Action for Children campaigns and lobbies governments on behalf of vulnerable children and young people and their families.

One of the charity's current campaigns, 'Best Start in Life', seeks to address the issue of children – particularly those from poorer backgrounds – struggling to receive the right early years support. The campaign calls on the government to take urgent action so that children under five do not fall behind, either due to cuts in vital services or unequal access to opportunities.

Action for Children is a member of the Disabled Children's Partnership alongside 27 other charities, working towards better health and social care for disabled children, young people and their families.

The charity also leads the children and families work of the Jo Cox Commission on Loneliness and is a partner of End Child Poverty.

Action for Children is a founding member of Fostering Through Social Enterprise (FtSE), a consortium of voluntary and non-profit fostering agencies that advocate for children in respect of regulation, as well as representing its membership at central government level.

==Fundraising==
Action for Children raises money through corporate partnerships, fundraising events (such as sponsored runs) and through its partnership with the British Methodist Church.

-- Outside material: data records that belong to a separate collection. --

This design comes from an exercise in tuning for small area on the open sky130 flow, not from production work.
The RTL was checked by simulation tests, not by an equivalence proof against the original design.
The flow treats the clock pin as an ideal source, which a real chip does not have.
Power is estimated from default activity; no workload was simulated.

## main
==> flow/design.v (excerpt) <==
module psx_snapshot_block (
    input  wire        clk,
    input  wire        rst,
    input  wire [13:0] pins,
    input  wire        rd_start,
    output wire        rd_busy,
    output wire        rd_valid,
    output wire [63:0] rd_data,
    input  wire        st_valid,
    input  wire [2:0]  st_code,
    output wire        indicator,
    output wire [31:0] seq_dbg
);
Size in the first run: about 350 cells after synthesis, about 85 flip-flops, about 120 I/O pins.
==> module psx_annunciator, before the edit <==
module psx_annunciator (
    input  wire       clk,
    input  wire       rst,
    input  wire       tick,
    input  wire       st_valid,
    input  wire [2:0] st_code,
    output wire       indicator
);
    localparam [2:0] S_IDLE = 3'd0, S_READY = 3'd1, S_POLLING = 3'd2,
                     S_CONFIG = 3'd3, S_ERROR = 3'd4;
    reg  [2:0] status;
    reg  [5:0] m;
    reg  [2:0] u;
    reg  [2:0] k;
    wire set_change = st_valid && (st_code <= S_ERROR) && (st_code != status);
    wire m_end  = m[5] & m[4] & m[0];                  
    wire blinky = (status == S_POLLING) || (status == S_CONFIG);
    wire paused = k[2] & (k[1] | ~status[0]);          
    wire u_hit  = (status == S_READY) ? (u[1] & u[0]) :    
                  (status == S_ERROR) ? 1'b1 :             
                  !blinky             ? 1'b0 :             
                  paused              ? (u[2] & u[0])      
                                      : u[0];              
    wire fire = tick & m_end & u_hit;
    always @(posedge clk) begin
        if (rst | set_change | (tick & m_end))
            m <= 6'd0;
        else if (tick)
            m <= m + 6'd1;
        if (rst | set_change | fire)
            u <= 3'd0;
        else if (tick & m_end)
            u <= u + 3'd1;
        if (rst | set_change)
            k <= 3'd0;
        else if (fire)
            k <= (blinky & paused) ? 3'd1 : k + 3'd1;
    end
    always @(posedge clk) begin
        if (rst)
            status <= S_IDLE;
        else if (set_change)
            status <= st_code;
    end
    assign indicator = k[0];
endmodule
Context: an optimization exercise on an open-source flow, tuned for small area, a short achievable clock period and few clock cycles per item. The choices shown serve that exercise and are no tape-out recipe. In this exercise RTL edits were held to simulation tests only and were not proved equivalent to the original. Power and IR drop assume default switching activity.

the previous run:
==> flow/design.v <==
module link_parser #(
    parameter CTR_W = 32
) (
    input  wire             clk,
    input  wire             rst,           
    input  wire             in_valid,
    input  wire [7:0]       in_data,
    output wire             in_ready,
    output wire             out_valid,
    input  wire             out_ready,
    output wire [7:0]       out_data,
    output wire             out_last,
    output reg  [CTR_W-1:0] err_framing,
    output reg  [CTR_W-1:0] err_length,
    output reg  [CTR_W-1:0] err_crc
);
    localparam [7:0] START   = 8'hAA;
    localparam [7:0] VERSION = 8'h01;
    localparam [7:0] STOP    = 8'h55;
    localparam [7:0] MAX_LEN = 8'd240;
    localparam integer N = 245;
    localparam [2:0] S_WAIT     = 3'd0,
                     S_HDR0     = 3'd1,
                     S_HDR1     = 3'd2,
                     S_HDR2     = 3'd3,
                     S_HDR3     = 3'd4,
                     S_PAYLOAD  = 3'd5,
                     S_CHECKSUM = 3'd6,
                     S_END      = 3'd7;
    reg       in_rdy;
    reg       ir_v;
    reg [7:0] ir_d;
    assign in_ready = in_rdy;
    always @(posedge clk) begin
        ir_d <= in_data;
        if (rst) ir_v <= 1'b0;
        else     ir_v <= in_valid && in_rdy;
    end
    reg [2:0] stage;
    reg [7:0] crc;
    reg [7:0] rem;                 
    reg [7:0] crc_next;
    integer k;
    always @(*) begin
        crc_next = ((stage == S_HDR0) ? 8'h00 : crc) ^ ir_d;
        for (k = 0; k < 8; k = k + 1)
            crc_next = crc_next[7] ? ((crc_next << 1) ^ 8'h31) : (crc_next << 1);
    end
    wire p_wait = ir_v && stage == S_WAIT;
    wire p_hdr0 = ir_v && stage == S_HDR0;
    wire p_hdr3 = ir_v && stage == S_HDR3;
    wire p_pay  = ir_v && stage == S_PAYLOAD;
    wire p_chk  = ir_v && stage == S_CHECKSUM;
    wire p_end  = ir_v && stage == S_END;
    wire len_bad = ir_d > MAX_LEN;
    wire crc_ok  = ir_d == crc;
    wire stop_ok = ir_d == STOP;
    reg  st_store;
    wire wr_en  = ir_v && st_store;
    wire commit = p_end && stop_ok;
    wire abort  = (p_hdr3 && len_bad) || (p_chk && !crc_ok) || (p_end && !stop_ok);
    reg ev_fram, ev_len, ev_crc;
    always @(posedge clk) begin
        if (rst) begin
            stage   <= S_WAIT;
            st_store <= 1'b0;
            ev_fram <= 1'b0;
            ev_len  <= 1'b0;
            ev_crc  <= 1'b0;
        end else begin
            ev_len  <= p_hdr3 && len_bad;
            ev_crc  <= p_chk && !crc_ok;
            ev_fram <= p_end && !stop_ok;
            if (ir_v) begin
                case (stage)
                    S_WAIT:     if (ir_d == START) stage <= S_HDR0;
                    S_HDR0:     stage <= (ir_d == VERSION) ? S_HDR1 : S_WAIT;
                    S_HDR1:     stage <= S_HDR2;
                    S_HDR2:     stage <= S_HDR3;
                    S_HDR3:     stage <= len_bad ? S_WAIT :
                                         (ir_d == 8'd0) ? S_CHECKSUM : S_PAYLOAD;
                    S_PAYLOAD:  if (rem == 8'd1) stage <= S_CHECKSUM;
                    S_CHECKSUM: stage <= crc_ok ? S_END : S_WAIT;
                    default:    stage <= S_WAIT;
                endcase
                case (stage)
                    S_HDR0:     st_store <= (ir_d == VERSION);
                    S_HDR1:     st_store <= 1'b1;
                    S_HDR2:     st_store <= 1'b1;
                    S_HDR3:     st_store <= !len_bad && (ir_d != 8'd0);
                    S_PAYLOAD:  st_store <= (rem != 8'd1);
                    default:    st_store <= 1'b0;
                endcase
            end
        end
    end
    always @(posedge clk) begin
        if (ir_v && stage != S_CHECKSUM && stage != S_END && stage != S_WAIT)
            crc <= crc_next;
        if (p_hdr3)
            rem <= ir_d;
        else if (p_pay)
            rem <= rem - 1'b1;
    end
    always @(posedge clk) begin
        if (rst) begin
            err_framing <= {CTR_W{1'b0}};
            err_length  <= {CTR_W{1'b0}};
            err_crc     <= {CTR_W{1'b0}};
        end else begin
            if (ev_fram) err_framing <= err_framing + 1'b1;
            if (ev_len)  err_length  <= err_length + 1'b1;
            if (ev_crc)  err_crc     <= err_crc + 1'b1;
        end
    end
    localparam integer R = 256;
    localparam integer D = 8;     
    reg  [7:0]     T;
    reg  [7:0]     last;           
    reg  [8*R-1:0] ring;           
    wire [7:0] vq = ~T;            
    reg        ractive;            
    reg  [7:0] rq;                 
    reg  [7:0] rtap;               
    reg  [1:0] rs;                 
    reg  [7:0] rrem;               
    reg        room;               
    reg        in_att;             
    reg  [7:0] s_cur;              
    reg        cpend;              
    reg  [7:0] qm [0:D-1];
    reg  [3:0] qh, qt;
    reg  [4:0] qn;
    reg  [8:0] wb0, wb1;
    reg  [1:0] wbn;
    reg  [7:0] span;
    wire       live    = ractive || in_att || (qn != 5'd0);
    wire       vq_busy = live && (rtap == 8'hFF || rtap < span);
    wire       next_ok = (vq == last - 1'b1);    
    wire       p_st  = wr_en && !abort;
    wire       c_v   = (wbn != 2'd0) || p_st;
    wire [8:0] c     = (wbn != 2'd0) ? wb0 : {stage == S_HDR1, ir_d};
    wire       wr    = c_v && !vq_busy && (c[8] || next_ok);
    wire       pop_w = wr && (wbn != 2'd0);
    wire       psh_w = p_st && !(wr && wbn == 2'd0);
    wire [1:0] wbn_nx = abort ? 2'd0 : wbn + psh_w - pop_w;
    wire       t_start = wr && c[8];             
    wire       push_q  = cpend && wbn == 2'd0;   
    wire       cpend_nx = commit || (cpend && !push_q);
    wire [7:0] tail = ring[8*R-1 -: 8];
    wire [7:0] inj  = wr ? c[7:0] : tail;
    always @(posedge clk)
        ring <= {ring[8*R-9:0], inj};
    wire [7:0] slot = ring[8*rtap +: 8];
    wire       over = ractive && rs == 2'd3 && rrem == 8'd0;
    wire       cap  = ractive && !over && room;      
    reg       p_v, o0_v, o1_v;
    reg [7:0] p_d, o0_d, o1_d;
    reg       p_len, p_l, o0_l, o1_l;
    wire      p_last = p_len ? (p_d == 8'd0) : p_l;
    wire pop = o0_v && out_ready;
    wire mv  = p_v && !(o1_v && !pop);       
    wire [1:0] t_now = {1'b0, p_v} + {1'b0, o0_v} + {1'b0, o1_v};
    wire [1:0] t_nx  = t_now + cap - pop;
    wire [7:0] qhead = qm[qh];
    wire       jump  = (!ractive || over) && qn != 5'd0;
    reg  [7:0] rq_nx;
    always @(*) begin
        if (ractive && !over)
            rq_nx = cap ? rq - 1'b1 : rq;
        else if (qn != 5'd0)
            rq_nx = qhead;
        else if (in_att)
            rq_nx = s_cur;
        else
            rq_nx = t_start ? vq : last;
    end
    integer i;
    always @(posedge clk) begin
        if (rst) begin
            T       <= 8'd0;
            last    <= 8'd0;
            ractive <= 1'b0;
            rq      <= 8'hFF;
            span    <= 8'hFF;
            rtap    <= 8'hFF;
            rs      <= 2'd0;
            room    <= 1'b0;
            in_att  <= 1'b0;
            cpend   <= 1'b0;
            wbn     <= 2'd0;
            qh      <= 4'd0;
            qt      <= 4'd0;
            qn      <= 5'd0;
            in_rdy  <= 1'b0;
            p_v     <= 1'b0;
            o0_v    <= 1'b0;
            o1_v    <= 1'b0;
        end else begin
            T      <= T + 1'b1;
            if (wr) last <= vq;
            in_rdy <= wbn_nx == 2'd0 && qn + push_q - jump + cpend_nx <= D - 1;
            span   <= rq_nx - (wr ? vq : last);
            room   <= t_nx != 2'd3;
            wbn    <= wbn_nx;
            cpend  <= cpend_nx;
            if (t_start) begin
                in_att <= 1'b1;
                s_cur  <= vq;
            end else if (push_q || abort) begin
                in_att <= 1'b0;
            end
            if (push_q)
                qt <= (qt == D - 1) ? 4'd0 : qt + 1'b1;
            if (jump)
                qh <= (qh == D - 1) ? 4'd0 : qh + 1'b1;
            qn <= qn + push_q - jump;
            rq   <= rq_nx;
            rtap <= rq_nx + T + 1'b1;
            if (jump) begin
                ractive <= 1'b1;
                rs      <= 2'd0;
            end else if (over) begin
                ractive <= 1'b0;
            end else if (cap) begin
                case (rs)
                    2'd0: rs <= 2'd1;
                    2'd1: rs <= 2'd2;
                    2'd2: rs <= 2'd3;
                    default: ;
                endcase
            end
            if (cap)     p_v <= 1'b1;
            else if (mv) p_v <= 1'b0;
            if (pop) begin
                o0_v <= o1_v || mv;
                o1_v <= o1_v && mv;
            end else if (mv) begin
                if (o0_v) o1_v <= 1'b1;
                else      o0_v <= 1'b1;
            end
        end
        if (push_q)
            qm[qt] <= s_cur;
        if (pop_w) wb0 <= (wbn == 2'd2) ? wb1 : {stage == S_HDR1, ir_d};
        else if (psh_w && wbn == 2'd0) wb0 <= {stage == S_HDR1, ir_d};
        if (psh_w && (wbn - pop_w) == 2'd1) wb1 <= {stage == S_HDR1, ir_d};
        if (cap) begin
            if (rs == 2'd2)      rrem <= slot;
            else if (rs == 2'd3) rrem <= rrem - 1'b1;
            p_d   <= slot;
            p_len <= rs == 2'd2;
            p_l   <= rs == 2'd3 && rrem == 8'd1;
        end
        if (pop) begin
            if (o1_v) begin
                o0_d <= o1_d; o0_l <= o1_l;
                o1_d <= p_d;  o1_l <= p_last;
            end else begin
                o0_d <= p_d;  o0_l <= p_last;
            end
        end else if (mv) begin
            if (o0_v) begin o1_d <= p_d; o1_l <= p_last; end
            else      begin o0_d <= p_d; o0_l <= p_last; end
        end
    end
    assign out_valid = o0_v;
    assign out_data  = o0_d;
    assign out_last  = o0_l;
endmodule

The charity is also involved with several large fundraising events, including Byte Night – an IT industry event which raises money to prevent youth homelessness – and Never Mind The Business, a music-based quiz night for business people.

In 2018, Action for Children launched its Secret Santa fundraising campaign. The campaign encouraged the public to become a Secret Santa for a vulnerable child, donating £10 or more to support children in the UK at Christmas.

Because of its links to the Methodist Church, which opposes gambling, before 2003 Action for Children did not accept National Lottery funding.

In 2000 and 2002, the organisation was criticised, including by its own staff, for accepting funding from BAE Systems, an arms manufacturer.